• [Required work]: Only one stretch of the data is wanted: the line containing "two-way mux 32", the line containing "constant | 1 |", and every line between them, copied exactly.

::: Supplied data

## config.mk

```make
export PLATFORM = sky130hd
export DESIGN_NAME = settings_bus_arbiter
export DESIGN_NICKNAME = d
export VERILOG_FILES = /design/src/rtl/settings_bus_arbiter.sv
export SDC_FILE = /design/constraint.sdc
export NUM_CORES = 1
export LEC_CHECK = 0
export ABC_AREA = 0
export CORE_MARGIN = 2
export CORE_UTILIZATION = 38
export CTS_CLUSTER_SIZE = 14
export DETAILED_ROUTE_END_ITERATION = 16
export PLACE_DENSITY_LB_ADDON = 0.15
export SYNTH_ARGS = -nofsm -noshare
export SYNTH_HDL_FRONTEND = slang
export SYNTH_SLANG_ARGS = --single-unit
```

## constraint.sdc

```tcl
create_clock -name i_clock -period 4.1 [get_ports i_clock]
set_input_delay 1.025 -clock i_clock [delete_from_list [all_inputs] [get_ports i_clock]]
set_output_delay 1.025 -clock i_clock [all_outputs]
set_load 0.01 [all_outputs]
```

## src/rtl/settings_bus_arbiter.sv

```systemverilog
// Settings-bus arbiter: SPI writes take absolute priority; in-band writes are queued
// in a small FIFO and issued in slots left free by SPI.
module settings_bus_arbiter #(
  parameter int unsigned DEPTH_LOG2 = 2,
  parameter int unsigned AW         = 7,
  parameter int unsigned DW         = 32
) (
  input  logic          i_clock,
  input  logic          i_reset,
  input  logic          i_spi_strobe,
  input  logic [AW-1:0] i_spi_addr,
  input  logic [DW-1:0] i_spi_data,
  input  logic          i_ib_strobe,
  input  logic [AW-1:0] i_ib_addr,
  input  logic [DW-1:0] i_ib_data,
  input  logic          i_ib_hold,
  input  logic          i_clear_status,
  output logic          o_serial_strobe,
  output logic [AW-1:0] o_serial_addr,
  output logic [DW-1:0] o_serial_data,
  output logic          o_ib_full,
  output logic          o_ib_pending,
  output logic [7:0]    o_drop_count
);

  localparam int unsigned          Depth    = 1 << DEPTH_LOG2;
  localparam logic [DEPTH_LOG2:0]  DepthCnt = {1'b1, {DEPTH_LOG2{1'b0}}};

  logic [AW-1:0]         r_mem_addr [Depth];
  logic [DW-1:0]         r_mem_data [Depth];
  logic [DEPTH_LOG2-1:0] r_rd_ptr;
  logic [DEPTH_LOG2-1:0] r_wr_ptr;
  logic [DEPTH_LOG2:0]   r_count;
  logic [7:0]            r_drop_count;
  logic                  r_serial_strobe;
  logic [AW-1:0]         r_serial_addr;
  logic [DW-1:0]         r_serial_data;
  logic                  r_ib_full;
  logic                  r_ib_pending;

  logic                  w_pop;
  logic                  w_push;
  logic                  w_drop;
  logic [DEPTH_LOG2:0]   w_count_next;

  // Issue decision uses the queue state before this cycle's push: no bypass.
  assign w_pop  = !i_spi_strobe && (r_count != '0) && !i_ib_hold;
  assign w_push = i_ib_strobe && ((r_count != DepthCnt) || w_pop);
  assign w_drop = i_ib_strobe && !w_push;

  always_comb begin
    w_count_next = r_count;
    unique case ({w_push, w_pop})
      2'b10:   w_count_next = r_count + 1'b1;
      2'b01:   w_count_next = r_count - 1'b1;
      default: w_count_next = r_count;
    endcase
  end

  // Queue storage needs no reset; only pointers and count define validity.
  always_ff @(posedge i_clock) begin
    if (w_push) begin
      r_mem_addr[r_wr_ptr] <= i_ib_addr;
      r_mem_data[r_wr_ptr] <= i_ib_data;
    end
  end

  always_ff @(posedge i_clock or posedge i_reset) begin
    if (i_reset) begin
      r_rd_ptr        <= '0;
      r_wr_ptr        <= '0;
      r_count         <= '0;
      r_drop_count    <= '0;
      r_serial_strobe <= 1'b0;
      r_serial_addr   <= '0;
      r_serial_data   <= '0;
      r_ib_full       <= 1'b0;
      r_ib_pending    <= 1'b0;
    end else begin
      if (w_push) r_wr_ptr <= r_wr_ptr + 1'b1;
      if (w_pop)  r_rd_ptr <= r_rd_ptr + 1'b1;
      r_count      <= w_count_next;
      r_ib_full    <= (w_count_next == DepthCnt);
      r_ib_pending <= (w_count_next != '0);

      if (i_clear_status) begin
        r_drop_count <= '0;
      end else if (w_drop && (r_drop_count != 8'hFF)) begin
        r_drop_count <= r_drop_count + 8'd1;
      end

      if (i_spi_strobe) begin
        r_serial_strobe <= 1'b1;
        r_serial_addr   <= i_spi_addr;
        r_serial_data   <= i_spi_data;
      end else if (w_pop) begin
        r_serial_strobe <= 1'b1;
        r_serial_addr   <= r_mem_addr[r_rd_ptr];
        r_serial_data   <= r_mem_data[r_rd_ptr];
      end else begin
        r_serial_strobe <= 1'b0;
      end
    end
  end

  assign o_serial_strobe = r_serial_strobe;
  assign o_serial_addr   = r_serial_addr;
  assign o_serial_data   = r_serial_data;
  assign o_ib_full       = r_ib_full;
  assign o_ib_pending    = r_ib_pending;
  assign o_drop_count    = r_drop_count;

endmodule

```

Word level (Yosys, flattened, before mapping)

Memory sizes are Yosys's and may differ from the RTL's.
Cells that the tools add are included.

Register bits: 57
Bits in writable memories: 156
Input bits: 84
Output and inout bits: 50
Logic and storage cells: 45
Memories: 2

Memories:

| name       | depth | width | read ports | clocked after Yosys merged registers in | write ports | line | source |
|---|---|---|---|---|---|---|---|
| r_mem_data | 4     | 32    | 1          | 0                                       | 1           | 30   | `logic [DW-1:0] r_mem_data [Depth];` |
| r_mem_addr | 4     | 7     | 1          | 0                                       | 1           | 29   | `logic [AW-1:0] r_mem_addr [Depth];` |

Add/sub/neg operators: 5
Equal/unequal tests: 5
Multiplexer cells: 11
Reductions and logical operators: 13

Operators by type and width:

| kind                                             | count |
|---|---|
| two-way mux 32 bit                               | 2 |
| two-way mux 8 bit                                | 2 |
| two-way mux 7 bit                                | 2 |
| adder 8 x 1 -> 8 bit, second input constant      | 1 |
| inequality test 8 bit, second input constant     | 1 |
| case mux 3 bit (2 select lines)                  | 1 |
| nonzero test 3 bit                               | 2 |
| logical AND 1 bit                                | 5 |
| adder 2 x 1 -> 2 bit, second input constant      | 2 |
| two-way mux 1 bit                                | 4 |
| nonzero test 2 bit                               | 2 |
| adder 3 x 1 -> 3 bit, second input constant      | 1 |
| == test 3 bit, second input constant             | 1 |
| logical NOT 1 bit                                | 3 |
| inequality test 3 bit, second input constant     | 1 |
| subtractor 3 x 1 -> 3 bit, second input constant | 1 |
| == test 2 x 1 -> 1 bit, second input constant    | 1 |
| == test 2 bit, second input constant             | 1 |
| logical OR 1 bit                                 | 1 |

Depth between registers and ports, before layout

Depth after elaboration: 10
Gate-level depth with buffers: 10

Worst setup path before layout

No wires, ideal clock.

Path type: input port to flip-flop
Start point: input i_spi_strobe
End point: memory r_mem_addr[0][0] (enable)
Data arrival time: 2.618 ns
Slack: 1.082 ns
Stages: 4
Cells stage by stage: buf_2 -> nor2_2 -> o21a_1 -> and2_1

Cells in the longest elaborated chain, start to end: 7

Ends and longest elaborated chain:

| what                                    | line | source |
|---|---|---|
| start: declaration                      | 10   | `input logic i_spi_strobe,` |
| logical NOT 1 bit                       | 47   | `assign w_pop = !i_spi_strobe && (r_count != '0) && !i_ib_hold;` |
| logical AND 1 bit (2 in a row)          | 47   |  |
| logical OR 1 bit                        | 48   | `assign w_push = i_ib_strobe && ((r_count != DepthCnt) \|\| w_pop);` |
| logical AND 1 bit                       | 48   |  |
| two-way mux 1 bit                       | 62   | `if (w_push) begin` |
| two-way mux 1 bit (not written as such) | 63   | `r_mem_addr[r_wr_ptr] <= i_ib_addr;` |
| end: declaration                        | 29   |  |

No other way between the ends.

Final worst setup path

Start point: input i_ib_strobe
End point: register r_ib_full, in the netlist o_ib_full

Cells in the longest elaborated chain, start to end: 4
Elaborated cells on any way between the ends: 5
Those cells by class: eq/ne: 3; mux: 1; reduce/logical: 1

Ends and longest elaborated chain:

| what                                                    | line | source |
|---|---|---|
| start: declaration                                      | 13   | `input logic i_ib_strobe,` |
| logical AND 1 bit (*)                                   | 48   |  |
| == test 2 x 1 -> 1 bit or == test 2 bit (tied branches) | 53   | `unique case ({w_push, w_pop})` |
| case mux 3 bit (2 select lines) (*)                     | 53   |  |
| == test 3 bit (*)                                       | 83   | `r_ib_full <= (w_count_next == DepthCnt);` |
| end signal: assignment                                  | 83   |  |
| end: declaration                                        | 38   | `logic r_ib_full;` |

Every way passes the cells marked *; elsewhere a longest branch is shown, timed or not.
A chain may end at the register's enable or synchronous reset.

==> reports/qor.yml <==
place:
  gp_congestion: 0.9051
  placedCellCount: 930
  io_buffers: 133
  dp.final_hpwl_mm: 11.13
final_layout:
  multiInputGateArea_um2: 2300
  fin_cells: 972
  antenna_cells: 0
  layout-drive-gt1-share_pct: 14.16
  regArea_um2: 6116
  fillers: 1825
  fin_util_pct: 49.93
  synthToLayoutAreaGrowth_pct: 27.85
  final_nets: 765
drt:
  totalWireLength_mm: 17.54
  antenna_left: 0
  vias_per_cell: 5.048
  routedWlPerCell_um: 18.05
  dr.pass1.iters: 5
  drtIter0Drc: 224
  drc: 0
  via_count: 4907
timing:
  fin_crit_sh_pct: 67.68
  finClkSkew_ns: 0.01429
  finalMaxSlewViolations: 0
  holdWs_ns: 0.5665
  min_period_ns: 2.775
  fin_setup_tns_ns: 0
  rsz0062_at_grt: "no"
  timing.slew.headroom_pct: 31.51
  setup_viol: 0
  worst_pin_slew_ns: 1.027
  fmax_ghz: 0.3604
  finalHoldViolCount: 0
worst_setup_path:
  rr_worst_depth: 7
  critPathMaxFanout: 15
  arrival_ns: 3.18
  end_kind: "register"
  worstSetupStartpointType: "primary input"
  crit_type: "primary input to register"
  worstPathRequired_ns: 4.50
synthesis:
  syn_inst: 538
  yosys_warnings: 0
  ys_ff_latch: 213
  synth_top_flop_cell: "edfxtp_1"
  synth_area_per_cell_um2: 15.94
  yosysUniqueCellTypes: 46
  syn_nets: 628
  synth-async-reset-ratio_pct: 26.76
  synth_enable_flop_cells: 156
  syn_area_um2: 8576
  seq_area_frac_synth_pct: 71.26
power_and_ir_drop:
  vdd_drop_max_mv: 0.3043
  p_sw_uw: 1803
  p_int_uw: 4841
  cellPowerDensity_nw_per_um2: 606.0
  leakagePower_uw: 0.003771
  pwr-share-comb_pct: 22.5
  p_clk_share_pct: 30.6
  swShare_pct: 27.14
  power_frac_seq_pct: 47.0
  power_uw: 6645
clock_network:
  cts_hold_buf: 0
  postCtsSetupBuffers: 0
  clock-sinks: 213
  clock_path_buffers: 3
  cts_max_level: 1
  ctsRootBufferMaster: "clkbuf_16"
  clk_latency_ns: 0.51
  cts_resized: 0
  clkTransAtPathRegs_ns: 0.06
  cts_buffers: 23
  cts_tree: "built"
global_route:
  track_usage_pct: 15.10
  grt_pass1_vias: 5214
  grt_max_degree: 47
  antenna_found_initial: 0
  grt_remaining_overflow: 0
  grt_pass1_wl_mm: 28.19
floorplan:
  die_y_um: 154.2
  start_util_pct: 39.05
  fp.dieW_um: 154.2
  die-area_um2: 23790
  io_pins: 134
  rows: 54
  core_um2: 21960
outcome:
  status: "finished, final reports clean"
hold_path:
  min-delay-path-class: "register to register"
  worstHoldPathCells: 2
flow_run:
  cap_violations: 0
## through the flow
step	instance area, um^2	setup slack (ns)
2_1_floorplan	8576	1.082
3_3_place_gp	10210	0.8807
3_5_place_dp	10210	0.8198
4_1_cts	10960	1.348
5_1_grt	10960	1.183
6_report	10960	1.325
## per-layer routing
metal | up-vias | GRT usage, % | share of wire [%]
met1 | 2408 | 20.72 | 44
met2 | 157 | 25.15 | 48
met3 | 27 | 2.886 | 5.8
li1 | 2315 | - | -
met4 | 0 | 3.605 | 1.6
met5 | - | 0 | 0
## final cells by class
type	count	share of cell area, %
Multi-Input combinational cell	287	20.97
Sequential cell	213	55.78
Clock inverter	15	1.404
Timing Repair Buffer	144	12.96
Clock buffer	27	5.478
Tap cell	280	3.195
Inverter	6	0.2054
## critical path, cell delays in order
cell             delay [ns]
clkdlybuf4s50_1        0.65
nand2b_1               0.28
fa_1                   0.50
or2_2                  0.34
a21oi_1                0.15
nand4_1                0.10
o211ai_1               0.13
## synth_stat cells (2+ instances only)
library cell,n,area share [%]
inv_1,6,0.26
o2111ai_1,2,0.20
edfxtp_1,156,55
nand3_1,3,0.18
clkbuf_1,13,0.57
buf_2,7,0.41
nand2_1,49,2.1
a21oi_1,83,4.8
buf_1,5,0.22
buf_4,5,0.44
xnor2_1,3,0.31
nor3_1,3,0.18
nand2b_1,5,0.36
ha_1,5,0.73
dfrtp_1,57,17
xor2_1,4,0.41
o21a_1,2,0.18
or3_1,4,0.29
mux4_2,39,10
nor2_1,10,0.44
o21ai_0,7,0.41
o221ai_1,2,0.20
o211ai_1,2,0.18
nand4_1,3,0.22
and2_1,4,0.29
nor2b_1,39,2.8
## cells by family (layout without fill, tap and decap cells)
kind of cell | Yosys count | after routing | share of synthesized area (%)
flops | 213 | 213 | 71.26
simple gates | 126 | 126 | 7.601
compound gates | 107 | 107 | 6.887
mux | 41 | 41 | 10.49
buf+inv | 38 | 192 | 2.086
xor+xnor | 7 | 7 | 0.7149
fa+ha+maj | 6 | 6 | 0.9630
## state kept, by name, summed over array words and instances, names as in the netlist
| signal | cells |
|---|---|
| o_ib_pending | 1 |
| o_serial_data | 32 |
| o_ib_full | 1 |
| r_wr_ptr | 2 |
| o_serial_strobe | 1 |
| r_mem_data | 128 |
| r_rd_ptr | 2 |
| o_serial_addr | 7 |
| o_drop_count | 8 |
| r_count | 3 |
| r_mem_addr | 28 |
## cells in the final DEF, fill, tap and decap left out, types with 2 or more instances in the layout
| master | instances |
|---|---|
| clkinv_2 | 2 |
| and2_2 | 4 |
| o221ai_1 | 2 |
| xor2_1 | 4 |
| nand4_1 | 3 |
| buf_4 | 10 |
| clkdlybuf4s50_1 | 132 |
| nor2_1 | 10 |
| clkinvlp_4 | 3 |
| clkbuf_16 | 23 |
| nand2_1 | 48 |
| bufinv_16 | 3 |
| nor2b_1 | 39 |
| clkinv_1 | 6 |
| nand2b_1 | 5 |
| clkbuf_1 | 3 |
| edfxtp_1 | 156 |
| mux4_2 | 39 |
| xnor2_1 | 3 |
| or3_1 | 4 |
| nand3_1 | 3 |
| o21a_1 | 2 |
| ha_1 | 5 |
| inv_1 | 5 |
| nor3_1 | 3 |
| o21ai_0 | 7 |
| o211ai_1 | 2 |
| o2111ai_1 | 2 |
| a21oi_1 | 83 |
| dfrtp_1 | 55 |
## power by group through the flow
stage                     Clock, uW  Sequential [uW]  Combinational (uW)
after floorplan                   0             2960                1150
after global placement            0             3160                1490
after detailed placement          0             3180                1510
after CTS                      2090             3140                1520
after global routing           2170             3200                1640
final                          2030             3120                1490
## path summary, 6_finish.rpt
check / startpoint / endpoint / slack (ns)
worst min register to register: o_serial_addr[6]$_DFFE_PP0P_ / o_serial_addr[6]$_DFFE_PP0P_ / 0.57
max in group asynchronous: i_reset / o_serial_data[9]$_DFFE_PP0P_ / 2.61
min in group asynchronous: i_reset / o_ib_full$_DFF_PP0_ / 0.82
worst max register to register: r_count[0]$_DFF_PP0_ / r_count[1]$_DFF_PP0_ / 1.84
worst min-delay path: o_serial_addr[6]$_DFFE_PP0P_ / o_serial_addr[6]$_DFFE_PP0P_ / 0.57
worst max-delay path: i_ib_strobe / o_ib_full$_DFF_PP0_ / 1.33
(Power assumes the default switching activity.)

::::::

• [Solution]:
| two-way mux 32 bit                               | 2 |
| two-way mux 8 bit                                | 2 |
| two-way mux 7 bit                                | 2 |
| adder 8 x 1 -> 8 bit, second input constant      | 1 |
| inequality test 8 bit, second input constant     | 1 |
| case mux 3 bit (2 select lines)                  | 1 |
| nonzero test 3 bit                               | 2 |
| logical AND 1 bit                                | 5 |
| adder 2 x 1 -> 2 bit, second input constant      | 2 |
| two-way mux 1 bit                                | 4 |
| nonzero test 2 bit                               | 2 |
| adder 3 x 1 -> 3 bit, second input constant      | 1 |
| == test 3 bit, second input constant             | 1 |
| logical NOT 1 bit                                | 3 |
| inequality test 3 bit, second input constant     | 1 |
| subtractor 3 x 1 -> 3 bit, second input constant | 1 |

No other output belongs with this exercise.